Em uma sessão realizada na terça-feira, 23, o Conselho Nacional do Ministério Público (CNMP) decidiu que irá analisar o mérito do Processo Administrativo Disciplinar (PAD), que envolve embargos de declaração, contra o promotor João Paulo Furlan, integrante do Ministério Público do Amapá (MPAP).
Esse caso diz respeito à Reclamação Disciplinar 1.01577/2025-77, atualmente sob sigilo, que investiga supostas infrações eleitorais e a prática de atividades político-partidárias por Furlan. Ele é irmão de Antônio Furlan, ex-prefeito de Macapá, que foi destituído de seu cargo pelo Supremo Tribunal Federal. O conselheiro Clementino Augusto Ruffeil Rodrigues é o responsável pela relatoria no CNMP. Embora a data para o julgamento ainda não tenha sido estabelecida, espera-se que ocorra no segundo semestre deste ano.
No início de 2023, João Paulo Furlan foi afastado de suas funções por um período de 60 dias pelo CNMP e teve sua entrada nas dependências do Ministério Público do Amapá proibida.

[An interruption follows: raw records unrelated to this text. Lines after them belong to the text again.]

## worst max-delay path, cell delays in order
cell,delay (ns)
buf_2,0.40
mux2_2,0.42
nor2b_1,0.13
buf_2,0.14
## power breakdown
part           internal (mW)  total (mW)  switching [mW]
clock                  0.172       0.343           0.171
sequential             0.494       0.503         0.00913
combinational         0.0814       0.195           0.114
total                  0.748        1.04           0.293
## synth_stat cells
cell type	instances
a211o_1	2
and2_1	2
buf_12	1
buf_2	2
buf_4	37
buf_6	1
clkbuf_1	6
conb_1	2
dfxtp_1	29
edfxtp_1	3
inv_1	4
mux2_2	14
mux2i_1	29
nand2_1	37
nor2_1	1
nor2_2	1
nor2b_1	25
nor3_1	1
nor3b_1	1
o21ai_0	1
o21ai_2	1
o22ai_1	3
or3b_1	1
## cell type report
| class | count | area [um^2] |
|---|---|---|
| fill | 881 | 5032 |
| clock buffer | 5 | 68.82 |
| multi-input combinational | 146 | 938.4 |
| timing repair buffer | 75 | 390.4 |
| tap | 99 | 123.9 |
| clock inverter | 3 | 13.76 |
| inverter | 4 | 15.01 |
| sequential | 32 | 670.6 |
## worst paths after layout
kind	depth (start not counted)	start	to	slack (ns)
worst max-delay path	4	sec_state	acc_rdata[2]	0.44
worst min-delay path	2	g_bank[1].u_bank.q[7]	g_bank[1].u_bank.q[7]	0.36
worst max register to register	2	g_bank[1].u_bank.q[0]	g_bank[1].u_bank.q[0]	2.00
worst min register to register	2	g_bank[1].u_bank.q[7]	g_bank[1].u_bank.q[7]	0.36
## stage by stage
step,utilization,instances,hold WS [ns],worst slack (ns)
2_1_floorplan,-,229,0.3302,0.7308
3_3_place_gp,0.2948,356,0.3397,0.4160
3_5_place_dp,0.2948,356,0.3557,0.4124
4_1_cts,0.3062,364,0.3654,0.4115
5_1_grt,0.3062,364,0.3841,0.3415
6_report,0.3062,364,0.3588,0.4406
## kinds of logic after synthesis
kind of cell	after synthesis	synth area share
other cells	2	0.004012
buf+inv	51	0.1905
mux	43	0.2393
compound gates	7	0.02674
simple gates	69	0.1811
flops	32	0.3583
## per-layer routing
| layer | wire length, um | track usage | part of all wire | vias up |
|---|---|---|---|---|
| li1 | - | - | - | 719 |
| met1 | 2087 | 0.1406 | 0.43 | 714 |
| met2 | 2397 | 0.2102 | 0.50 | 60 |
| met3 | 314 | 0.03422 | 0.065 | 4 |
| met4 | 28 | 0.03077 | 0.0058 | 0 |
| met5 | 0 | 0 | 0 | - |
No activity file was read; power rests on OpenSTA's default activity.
<file path="config.mk">
export PLATFORM = sky130hd
export DESIGN_NAME = i2c_cfg_slave
export DESIGN_NICKNAME = d
export VERILOG_FILES = /design/src/rtl/i2c_cfg_pkg.sv /design/src/rtl/i2c_line_filter.sv /design/src/rtl/i2c_bus_events.sv /design/src/rtl/i2c_cfg_regfile.sv /design/src/rtl/i2c_cfg_slave.sv
export SDC_FILE = /design/constraint.sdc
export NUM_CORES = 1
export LEC_CHECK = 0
export ABC_AREA = 1
export BUFFER_PORTS_ARGS = -buffer_cell sky130_fd_sc_hd__buf_2
export CAP_MARGIN = 20
export CORE_MARGIN = 2
export CORE_UTILIZATION = 45
export DETAILED_ROUTE_END_ITERATION = 10
export PLACE_DENSITY = 0.6
export SLEW_MARGIN = 20
export SYNTH_ARGS = -nofsm -noshare
export SYNTH_HDL_FRONTEND = slang
export SYNTH_SLANG_ARGS = --single-unit
</file>
<file path="constraint.sdc">
create_clock -name clk_i -period 2.69 [get_ports clk_i]
set_input_delay 0.538 -clock clk_i [delete_from_list [all_inputs] [get_ports clk_i]]
set_output_delay 0.538 -clock clk_i [all_outputs]
set_load 0.01 [all_outputs]
</file>
<file path="src/rtl/i2c_cfg_pkg.sv">
package i2c_cfg_pkg;
  localparam logic [3:0] DEV_ID = 4'b1011;
  localparam int unsigned BYTE_W = 8;

  typedef enum logic [2:0] {
    ST_IDLE,
    ST_ADDR,
    ST_ACK,
    ST_RX,
    ST_TX,
    ST_MACK
  } slv_state_e;
endpackage

</file>
<file path="src/rtl/i2c_line_filter.sv">
module i2c_line_filter #(
  parameter int unsigned SYNC_STAGES = 2,
  parameter int unsigned FILT_TAPS   = 3
) (
  input  logic clk_i,
  input  logic rst_ni,
  input  logic line_i,
  output logic line_o
);
  logic [SYNC_STAGES-1:0] sync_q;
  logic [FILT_TAPS-1:0]   samp_q;
  logic                   filt_q;

  always_ff @(posedge clk_i or negedge rst_ni) begin
    if (!rst_ni) begin
      sync_q <= '1;
      samp_q <= '1;
      filt_q <= 1'b1;
    end else begin
      sync_q <= {sync_q[SYNC_STAGES-2:0], line_i};
      samp_q <= {samp_q[FILT_TAPS-2:0], sync_q[SYNC_STAGES-1]};
      // only a full run of equal samples moves the output
      if (&samp_q)       filt_q <= 1'b1;
      else if (~|samp_q) filt_q <= 1'b0;
    end
  end

  assign line_o = filt_q;

  assert_min_width_R10: assert property (@(posedge clk_i) disable iff (!rst_ni)
    !$stable(line_o) |=> $stable(line_o));
endmodule

</file>
<file path="src/rtl/i2c_bus_events.sv">
module i2c_bus_events (
  input  logic clk_i,
  input  logic rst_ni,
  input  logic scl_i,
  input  logic sda_i,
  output logic scl_rise_o,
  output logic scl_fall_o,
  output logic start_o,
  output logic stop_o
);
  logic scl_q, sda_q;

  always_ff @(posedge clk_i or negedge rst_ni) begin
    if (!rst_ni) begin
      scl_q <= 1'b1;
      sda_q <= 1'b1;
    end else begin
      scl_q <= scl_i;
      sda_q <= sda_i;
    end
  end

  assign scl_rise_o = scl_i & ~scl_q;
  assign scl_fall_o = ~scl_i & scl_q;
  assign start_o    = scl_i & scl_q & sda_q & ~sda_i;
  assign stop_o     = scl_i & scl_q & ~sda_q & sda_i;

  assert_edge_spacing_R10: assert property (@(posedge clk_i) disable iff (!rst_ni)
    scl_rise_o |=> !scl_fall_o);
endmodule

</file>
<file path="src/rtl/i2c_cfg_regfile.sv">
module i2c_cfg_regfile #(
  parameter int unsigned NUM_REGS = 8,
  parameter int unsigned DW       = 8,
  localparam int unsigned PTR_W   = $clog2(NUM_REGS)
) (
  input  logic             clk_i,
  input  logic             rst_ni,
  input  logic             we_i,
  input  logic [PTR_W-1:0] waddr_i,
  input  logic [DW-1:0]    wdata_i,
  input  logic [PTR_W-1:0] raddr_i,
  output logic [DW-1:0]    rdata_o,
  output logic [2:0]       dev_addr_o
);
  logic [DW-1:0] regs_q [NUM_REGS];

  for (genvar g = 0; g < NUM_REGS; g++) begin : g_reg
    always_ff @(posedge clk_i or negedge rst_ni) begin
      if (!rst_ni)                               regs_q[g] <= '0;
      else if (we_i && waddr_i == PTR_W'(g))     regs_q[g] <= wdata_i;
    end
  end

  assign rdata_o    = regs_q[raddr_i];
  assign dev_addr_o = regs_q[0][2:0];
endmodule

</file>
<file path="src/rtl/i2c_cfg_slave.sv">
module i2c_cfg_slave
  import i2c_cfg_pkg::*;
#(
  parameter int unsigned NUM_REGS    = 8,
  parameter int unsigned SYNC_STAGES = 2,
  parameter int unsigned FILT_TAPS   = 3
) (
  input  logic clk_i,
  input  logic rst_ni,
  input  logic scl_i,
  input  logic sda_i,
  input  logic busy_i,
  output logic sda_oe_o
);
  localparam int unsigned PTR_W = $clog2(NUM_REGS);
  localparam int unsigned CNT_W = $clog2(BYTE_W + 1);
  localparam logic [CNT_W-1:0] FULL = CNT_W'(BYTE_W);

  logic [1:0] raw_lines, flt_lines;
  assign raw_lines = {sda_i, scl_i};

  for (genvar l = 0; l < 2; l++) begin : g_line
    i2c_line_filter #(.SYNC_STAGES(SYNC_STAGES), .FILT_TAPS(FILT_TAPS)) i_filt (
      .clk_i  (clk_i),
      .rst_ni (rst_ni),
      .line_i (raw_lines[l]),
      .line_o (flt_lines[l])
    );
  end

  logic scl_f, sda_f;
  assign scl_f = flt_lines[0];
  assign sda_f = flt_lines[1];

  logic scl_rise, scl_fall, start_ev, stop_ev;
  i2c_bus_events i_evt (
    .clk_i      (clk_i),
    .rst_ni     (rst_ni),
    .scl_i      (scl_f),
    .sda_i      (sda_f),
    .scl_rise_o (scl_rise),
    .scl_fall_o (scl_fall),
    .start_o    (start_ev),
    .stop_o     (stop_ev)
  );

  slv_state_e         state_q;
  logic [CNT_W-1:0]   cnt_q;
  logic [BYTE_W-1:0]  sh_q, tx_q;
  logic [PTR_W-1:0]   ptr_q;
  logic               rw_q, have_ptr_q, mack_q, oe_q;

  logic               rf_we;
  logic [BYTE_W-1:0]  rf_rdata;
  logic [2:0]         dev_addr;
  logic               byte_end, addr_hit;

  assign byte_end = scl_fall && (cnt_q == FULL);
  assign addr_hit = (sh_q[7:4] == DEV_ID) && (sh_q[3:1] == dev_addr);
  assign rf_we    = (state_q == ST_RX) && byte_end && !busy_i && have_ptr_q;

  i2c_cfg_regfile #(.NUM_REGS(NUM_REGS), .DW(BYTE_W)) i_rf (
    .clk_i      (clk_i),
    .rst_ni     (rst_ni),
    .we_i       (rf_we),
    .waddr_i    (ptr_q),
    .wdata_i    (sh_q),
    .raddr_i    (ptr_q),
    .rdata_o    (rf_rdata),
    .dev_addr_o (dev_addr)
  );

  always_ff @(posedge clk_i or negedge rst_ni) begin
    if (!rst_ni) begin
      state_q    <= ST_IDLE;
      cnt_q      <= '0;
      sh_q       <= '0;
      tx_q       <= '0;
      ptr_q      <= '0;
      rw_q       <= 1'b0;
      have_ptr_q <= 1'b0;
      mack_q     <= 1'b0;
      oe_q       <= 1'b0;
    end else if (start_ev) begin
      state_q <= ST_ADDR;
      cnt_q   <= '0;
      oe_q    <= 1'b0;
    end else if (stop_ev) begin
      state_q <= ST_IDLE;
      oe_q    <= 1'b0;
    end else begin
      unique case (state_q)
        ST_ADDR, ST_RX: begin
          if (scl_rise && cnt_q != FULL) begin
            sh_q  <= {sh_q[BYTE_W-2:0], sda_f};
            cnt_q <= cnt_q + 1'b1;
          end else if (byte_end) begin
            cnt_q <= '0;
            if (state_q == ST_ADDR) begin
              if (addr_hit && !busy_i) begin
                oe_q       <= 1'b1;
                rw_q       <= sh_q[0];
                have_ptr_q <= 1'b0;
                state_q    <= ST_ACK;
              end else begin
                state_q <= ST_IDLE;
              end
            end else if (busy_i) begin
              state_q <= ST_IDLE;
            end else begin
              oe_q    <= 1'b1;
              state_q <= ST_ACK;
              if (!have_ptr_q) begin
                ptr_q      <= sh_q[PTR_W-1:0];
                have_ptr_q <= 1'b1;
              end else begin
                ptr_q <= ptr_q + 1'b1;
              end
            end
          end
        end
        ST_ACK: begin
          if (scl_fall) begin
            if (rw_q) begin
              tx_q    <= rf_rdata << 1;
              oe_q    <= ~rf_rdata[BYTE_W-1];
              cnt_q   <= CNT_W'(1);
              state_q <= ST_TX;
            end else begin
              oe_q    <= 1'b0;
              cnt_q   <= '0;
              state_q <= ST_RX;
            end
          end
        end
        ST_TX: begin
          if (scl_fall) begin
            if (cnt_q == FULL) begin
              oe_q    <= 1'b0;
              state_q <= ST_MACK;
            end else begin
              oe_q  <= ~tx_q[BYTE_W-1];
              tx_q  <= tx_q << 1;
              cnt_q <= cnt_q + 1'b1;
            end
          end
        end
        ST_MACK: begin
          if (scl_rise) begin
            mack_q <= ~sda_f;
            if (!sda_f) ptr_q <= ptr_q + 1'b1;
          end else if (scl_fall) begin
            if (mack_q) begin
              tx_q    <= rf_rdata << 1;
              oe_q    <= ~rf_rdata[BYTE_W-1];
              cnt_q   <= CNT_W'(1);
              state_q <= ST_TX;
            end else begin
              state_q <= ST_IDLE;
            end
          end
        end
        default: begin
          state_q <= ST_IDLE;
          oe_q    <= 1'b0;
        end
      endcase
    end
  end

  assign sda_oe_o = oe_q;

  assert_oe_scl_low_R9: assert property (@(posedge clk_i) disable iff (!rst_ni)
    (!$stable(sda_oe_o) && !$past(start_ev || stop_ev)) |-> !scl_f);

  assert_busy_nack_R3: assert property (@(posedge clk_i) disable iff (!rst_ni)
    ((state_q == ST_ADDR || state_q == ST_RX) && byte_end && busy_i && !start_ev && !stop_ev)
      |=> (state_q == ST_IDLE) && !sda_oe_o);

  assert_addr_miss_R1: assert property (@(posedge clk_i) disable iff (!rst_ni)
    (state_q == ST_ADDR && byte_end && !addr_hit && !start_ev && !stop_ev)
      |=> (state_q == ST_IDLE) && !sda_oe_o);

  assert_stop_idle_R8: assert property (@(posedge clk_i) disable iff (!rst_ni)
    (stop_ev && !start_ev) |=> (state_q == ST_IDLE) && !sda_oe_o);

  assert_ack_held_R2: assert property (@(posedge clk_i) disable iff (!rst_ni)
    (state_q == ST_ACK && scl_f) |-> sda_oe_o);
endmodule

</file>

Apesar de ter apresentado recurso, a medida cautelar foi mantida.
A Polícia Federal está investigando a possível participação do promotor em um esquema de compra de votos nas eleições municipais de 2020, em benefício de seu irmão Antônio Furlan, que se candidatou à prefeitura de Macapá e saiu vitorioso na disputa.
No momento do afastamento, Ângelo Fabiano Costa, corregedor nacional do CNMP, destacou evidências que sugerem uma “conduta incompatível com as responsabilidades do cargo”, além da possibilidade de improbidade administrativa e transgressão dos deveres funcionais por parte do promotor.
O julgamento no colegiado do CNMP determinará se as alegações contra João Paulo Furlan resultarão em sanções como censura, suspensão ou até mesmo na perda definitiva do cargo.